Nutanix seeks new waves in pursuit of modern datacenters
Data Center

Nutanix seeks new waves in pursuit of modern datacenters

The reaction to Nutanix's first quarter results sent shares up once again and, despite not being within shouting distance of its 52-week high, the company has a valuation of about $7.3bn. If we didn't know already, then it's becoming clear that this Silicon Valley company is now a fixture of the modern datacenter. That market cap is about the same as Oracle paid for previous-generation datacenter giant Sun Microsystems in 2009 and while Sun never managed to make sense of its software business, Nutanix is showing clear signs that it can make the transition from hardware and benefit from the generational shift away from three-tier architecture.

With over $313m in revenues for the quarter, Nutanix is still growing nicely and boosting profits from its decision to ditch appliances in favor of a software-centric approach. Gross margin is up to 76 per cent from 60 per cent a year ago and, taken together with almost $1bn of cash in the bank and an ongoing shift to subscription-based revenue, what all this means for CIOs is that this is a company that has the power and resources to drive success and pursue new angles for the next several years at least.

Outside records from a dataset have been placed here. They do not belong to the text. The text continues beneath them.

`src/common/rasterPkg.sv`:
```
package rasterPkg;

	// tile geometry
	localparam int tileDim = 8;
	localparam int tileIdxW = 3; // log2 of tileDim
	localparam int tileAddrW = 2 * tileIdxW; // row-major pixel index {y, x}

	// screen and pixel payload
	localparam int coordW = 10;
	localparam int depthW = 16;
	localparam int colorW = 16;

	// edge function arithmetic
	localparam int coefW = 12; // a and b, difference of two coordinates
	localparam int constW = 22; // c, difference of two coordinate products
	localparam int edgeW = 24; // a*x + b*y + c with margin

	typedef struct packed {
		logic [coordW-1:0] x;
		logic [coordW-1:0] y;
	} vertexT;

	// one flat-shaded triangle as supplied by the host
	typedef struct packed {
		vertexT [2:0] v;
		logic [depthW-1:0] depth;
		logic [colorW-1:0] color;
	} triangleT;

	typedef struct packed {
		logic signed [coefW-1:0] a;
		logic signed [coefW-1:0] b;
		logic signed [constW-1:0] c;
	} edgeT;

	typedef struct packed {
		edgeT [2:0] e;
		logic flipped; // signed area negative
		logic degenerate; // signed area zero
		logic [depthW-1:0] depth;
		logic [colorW-1:0] color;
	} setupT;

	// per-tile job, latched once per start
	typedef struct packed {
		logic [coordW-1:0] tileX;
		logic [coordW-1:0] tileY;
		logic tileId;
		logic clearTile;
	} jobT;

	typedef struct packed {
		logic valid;
		logic [tileIdxW-1:0] x;
		logic [tileIdxW-1:0] y;
		logic covered;
		logic [depthW-1:0] depth;
		logic [colorW-1:0] color;
	} pixelT;

	typedef enum logic [2:0] {
		init,
		setupWait,
		rasterizingBegin,
		rasterizing,
		done
	} rasterStateE;

	typedef enum logic [1:0] {
		skip,
		writeNew,
		writeNearer
	} shaderOpE;

endpackage
```
`src/rasterizer/pixelShader.sv`:
```
`timescale 1ns/100ps

module pixelShader (
	input logic BOARD_CLK,
	input logic arstN,
	input logic shaderStart,
	input rasterPkg::jobT job,
	input rasterPkg::setupT setup,
	output logic [rasterPkg::tileAddrW-1:0] depthRdAddr,
	input logic [rasterPkg::depthW-1:0] depthRdData,
	output logic wrEn,
	output logic wrTile,
	output logic [rasterPkg::tileAddrW-1:0] wrAddr,
	output logic [rasterPkg::colorW-1:0] wrColor,
	output logic [rasterPkg::depthW-1:0] wrDepth,
	output logic shaderDone
);

logic active;
logic [rasterPkg::tileIdxW-1:0] i, j; // walk position with i along x
logic lastIssue;
logic covered;
rasterPkg::pixelT p1, p2;
rasterPkg::shaderOpE op;

function automatic logic signed [rasterPkg::edgeW-1:0] evalEdge(
	input rasterPkg::edgeT e,
	input logic [rasterPkg::coordW:0] px,
	input logic [rasterPkg::coordW:0] py,
	input logic flip
);
	logic signed [rasterPkg::edgeW-1:0] a, b, c, x, y, v;
	a = $signed(e.a);
	b = $signed(e.b);
	c = $signed(e.c);
	x = px;
	y = py;
	v = a * x + b * y + c;
	return flip ? -v : v;
endfunction

assign lastIssue = (i == rasterPkg::tileDim - 1) && (j == rasterPkg::tileDim - 1);

always_ff @(posedge BOARD_CLK or negedge arstN) begin
	if (!arstN) begin
		active <= 1'b0;
		i <= '0;
		j <= '0;
	end else if (shaderStart) begin
		active <= 1'b1;
		i <= '0;
		j <= '0;
	end else if (active) begin
		i <= i + 1'b1; // wraps at tile edge
		if (i == rasterPkg::tileDim - 1)
			j <= j + 1'b1;
		if (lastIssue)
			active <= 1'b0;
	end
end

// stage 1 tests the edges at screen point (i, j)
always_comb begin : edgeStage
	logic [rasterPkg::coordW:0] px, py;
	logic inTri;
	px = job.tileX + i;
	py = job.tileY + j;
	inTri = !setup.degenerate;
	for (int k = 0; k < 3; k++) begin
		if (evalEdge(setup.e[k], px, py, setup.flipped) < 0)
			inTri = 1'b0;
	end
	covered = inTri;
end

// stage 2 reads the stored depth that arrives with p2
assign depthRdAddr = {p1.y, p1.x};

// stage 3 decision
always_comb begin
	if (!p2.valid || !p2.covered)
		op = rasterPkg::skip;
	else if (job.clearTile)
		op = rasterPkg::writeNew;
	else if (p2.depth < depthRdData)
		op = rasterPkg::writeNearer;
	else
		op = rasterPkg::skip;
end

always_ff @(posedge BOARD_CLK or negedge arstN) begin
	if (!arstN) begin
		p1 <= '0;
		p2 <= '0;
		wrEn <= 1'b0;
		shaderDone <= 1'b0;
	end else begin
		p1.valid <= active;
		p1.x <= i;
		p1.y <= j;
		p1.covered <= covered;
		p1.depth <= setup.depth;
		p1.color <= setup.color;
		p2 <= p1;
		wrEn <= (op != rasterPkg::skip);
		shaderDone <= p2.valid && (p2.x == rasterPkg::tileDim - 1)
			&& (p2.y == rasterPkg::tileDim - 1); // final pixel reaches write
	end
end

always_ff @(posedge BOARD_CLK) begin
	wrTile <= job.tileId;
	wrAddr <= {p2.y, p2.x};
	wrColor <= p2.color;
	wrDepth <= p2.depth;
end

endmodule

```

One of the great challenges for technology companies is to reinvent themselves and go again after that initial wave of success. For Nutanix this involves managing the next logical stage from its first act that saw customers forsake the refrigerator storage arrays of yore for its converged infrastructure appliances. It is certainly throwing money at the problem with a massive 35 per cent of revenues being ploughed back into research and development. That 35 per cent is GAAP and would work out as 25 per cent non-GAAP.

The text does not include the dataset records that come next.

==> src/common/rasterPkg.sv <==
package rasterPkg;

	// tile geometry
	localparam int tileDim = 8;
	localparam int tileIdxW = 3; // log2 of tileDim
	localparam int tileAddrW = 2 * tileIdxW; // row-major pixel index {y, x}

	// screen and pixel payload
	localparam int coordW = 10;
	localparam int depthW = 16;
	localparam int colorW = 16;

	// edge function arithmetic
	localparam int coefW = 12; // a and b, difference of two coordinates
	localparam int constW = 22; // c, difference of two coordinate products
	localparam int edgeW = 24; // a*x + b*y + c with margin

	typedef struct packed {
		logic [coordW-1:0] x;
		logic [coordW-1:0] y;
	} vertexT;

	// one flat-shaded triangle as supplied by the host
	typedef struct packed {
		vertexT [2:0] v;
		logic [depthW-1:0] depth;
		logic [colorW-1:0] color;
	} triangleT;

	typedef struct packed {
		logic signed [coefW-1:0] a;
		logic signed [coefW-1:0] b;
		logic signed [constW-1:0] c;
	} edgeT;

	typedef struct packed {
		edgeT [2:0] e;
		logic flipped; // signed area negative
		logic degenerate; // signed area zero
		logic [depthW-1:0] depth;
		logic [colorW-1:0] color;
	} setupT;

	// per-tile job, latched once per start
	typedef struct packed {
		logic [coordW-1:0] tileX;
		logic [coordW-1:0] tileY;
		logic tileId;
		logic clearTile;
	} jobT;

	typedef struct packed {
		logic valid;
		logic [tileIdxW-1:0] x;
		logic [tileIdxW-1:0] y;
		logic covered;
		logic [depthW-1:0] depth;
		logic [colorW-1:0] color;
	} pixelT;

	typedef enum logic [2:0] {
		init,
		setupWait,
		rasterizingBegin,
		rasterizing,
		done
	} rasterStateE;

	typedef enum logic [1:0] {
		skip,
		writeNew,
		writeNearer
	} shaderOpE;

endpackage
==> src/rasterizer/rasterizer.sv <==
`timescale 1ns/100ps

module rasterizer (
	input logic BOARD_CLK,
	input logic arstN,
	input logic startRasterizing,
	input logic [rasterPkg::coordW-1:0] tileX,
	input logic [rasterPkg::coordW-1:0] tileY,
	input logic rasterTileID,
	input logic clearTile,
	input logic shaderDone,
	output logic setupLoad,
	output logic shaderStart,
	output rasterPkg::jobT job,
	output logic doneRasterizing
);

rasterPkg::rasterStateE state;
rasterPkg::rasterStateE nextState;

always_comb begin
	nextState = state;
	case (state)
		rasterPkg::init: begin
			if (startRasterizing)
				nextState = rasterPkg::setupWait;
		end

		rasterPkg::setupWait: begin
			nextState = rasterPkg::rasterizingBegin; // edges ready after one cycle
		end

		rasterPkg::rasterizingBegin: begin
			nextState = rasterPkg::rasterizing;
		end

		rasterPkg::rasterizing: begin
			if (shaderDone)
				nextState = rasterPkg::done;
		end

		rasterPkg::done: begin
			// hold until the host drops its request
			nextState = startRasterizing ? rasterPkg::done : rasterPkg::init;
		end

		default: nextState = rasterPkg::init;
	endcase
end

always_ff @(posedge BOARD_CLK or negedge arstN) begin
	if (!arstN) begin
		state <= rasterPkg::init;
		setupLoad <= 1'b0;
		shaderStart <= 1'b0;
		doneRasterizing <= 1'b0;
	end else begin
		state <= nextState;
		setupLoad <= (state == rasterPkg::init) && (nextState == rasterPkg::setupWait);
		shaderStart <= (state == rasterPkg::rasterizingBegin); // one-cycle kick
		doneRasterizing <= (nextState == rasterPkg::done);
	end
end

// tile parameters held for the whole pass
always_ff @(posedge BOARD_CLK) begin
	if (state == rasterPkg::rasterizingBegin) begin
		job.tileX <= tileX;
		job.tileY <= tileY;
		job.tileId <= rasterTileID;
		job.clearTile <= clearTile;
	end
end

endmodule

==> config.mk <==
export PLATFORM = sky130hd
export DESIGN_NAME = rasterizer
export DESIGN_NICKNAME = d
export VERILOG_FILES = /design/src/common/rasterPkg.sv /design/src/rasterizer/rasterizer.sv
export SDC_FILE = /design/constraint.sdc
export NUM_CORES = 1
export LEC_CHECK = 0
export BUFFER_PORTS_ARGS = -buffer_cell sky130_fd_sc_hd__clkbuf_2
export CORE_AREA = 2 2 53 55
export DETAILED_ROUTE_END_ITERATION = 16
export DIE_AREA = 0 0 55 57
export HOLD_SLACK_MARGIN = 0.03
export MAX_ROUTING_LAYER = met4
export PLACE_DENSITY = 0.69
export REMOVE_ABC_BUFFERS = 1
export SLEW_MARGIN = 5
export SYNTH_ARGS = -nofsm -noshare
export SYNTH_HDL_FRONTEND = slang
export SYNTH_SLANG_ARGS = --single-unit
==> constraint.sdc <==
create_clock -name BOARD_CLK -period 1.9 [get_ports BOARD_CLK]
set_input_delay 0.19 -clock BOARD_CLK [delete_from_list [all_inputs] [get_ports BOARD_CLK]]
set_output_delay 0.19 -clock BOARD_CLK [all_outputs]
set_load 0.02 [all_outputs]
==> results of run 1 <==
final cells by class:
type | count | area, sq um
fillers | 200 | 1130
multi-input cells | 13 | 86.3
well taps | 31 | 38.8
flip-flops and latches | 28 | 811
clock buffers | 3 | 22.5
repair buffers | 75 | 495
clock inverters | 1 | 30.0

"If you look the history of IT we've constantly atomized," said CEO Dheeraj Pandey at the company's NEXT conference in London last Wednesday, a blockbuster that highlighted the customers, partners and other players that make up ecosystem (as well as addresses from that fine footballer Michael Ballack and adventurer Bear Grylls).

"How we've miniaturized things is how we've made personal computing into white noise and that's what we've done for enterprise computing … because computing has to be everywhere."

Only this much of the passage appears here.